[[ INPUT DATA, beginning ]]

$ cat config.mk
export PLATFORM = sky130hd
export DESIGN_NAME = nzcv_flag_unit
export DESIGN_NICKNAME = d
export VERILOG_FILES = /design/src/rtl/nzcv_flag_unit.sv
export SDC_FILE = /design/constraint.sdc
export NUM_CORES = 1
export LEC_CHECK = 0
export ABC_AREA = 1
export ABC_CLOCK_PERIOD_IN_PS = 1600
export CAP_MARGIN = 20
export CORE_MARGIN = 4
export CORE_UTILIZATION = 34
export CTS_CLUSTER_DIAMETER = 50
export CTS_CLUSTER_SIZE = 10
export DETAILED_ROUTE_END_ITERATION = 6
export PLACE_DENSITY_LB_ADDON = 0.08
export SLEW_MARGIN = 10
export SYNTH_ARGS = -nofsm -noshare
export SYNTH_HDL_FRONTEND = slang
export SYNTH_SLANG_ARGS = --single-unit
$ cat constraint.sdc
create_clock -name clk -period 1.6 [get_ports clk]
set_input_delay 0.24 -clock clk [delete_from_list [all_inputs] [get_ports clk]]
set_output_delay 0.24 -clock clk [all_outputs]
set_load 0.1 [all_outputs]
File: src/rtl/ola_trigger_match_if.sv
// rtl/ola_trigger_match_if.sv - configuration write bus for the trigger matcher
interface ola_trigger_match_if #(
  parameter int cw = 16
);
  logic          cfg_write;
  logic [1:0]    cfg_addr;
  logic [cw-1:0] cfg_data;

  modport master (output cfg_write, output cfg_addr, output cfg_data);
  modport slave  (input  cfg_write, input  cfg_addr, input  cfg_data);
endinterface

[[ INPUT DATA, end ]]

■ REQUIRED ACTION ■
Every line above with the word "modport" is to be copied out.

■ EXERCISE RESPONSE ■
  modport master (output cfg_write, output cfg_addr, output cfg_data);
  modport slave  (input  cfg_write, input  cfg_addr, input  cfg_data);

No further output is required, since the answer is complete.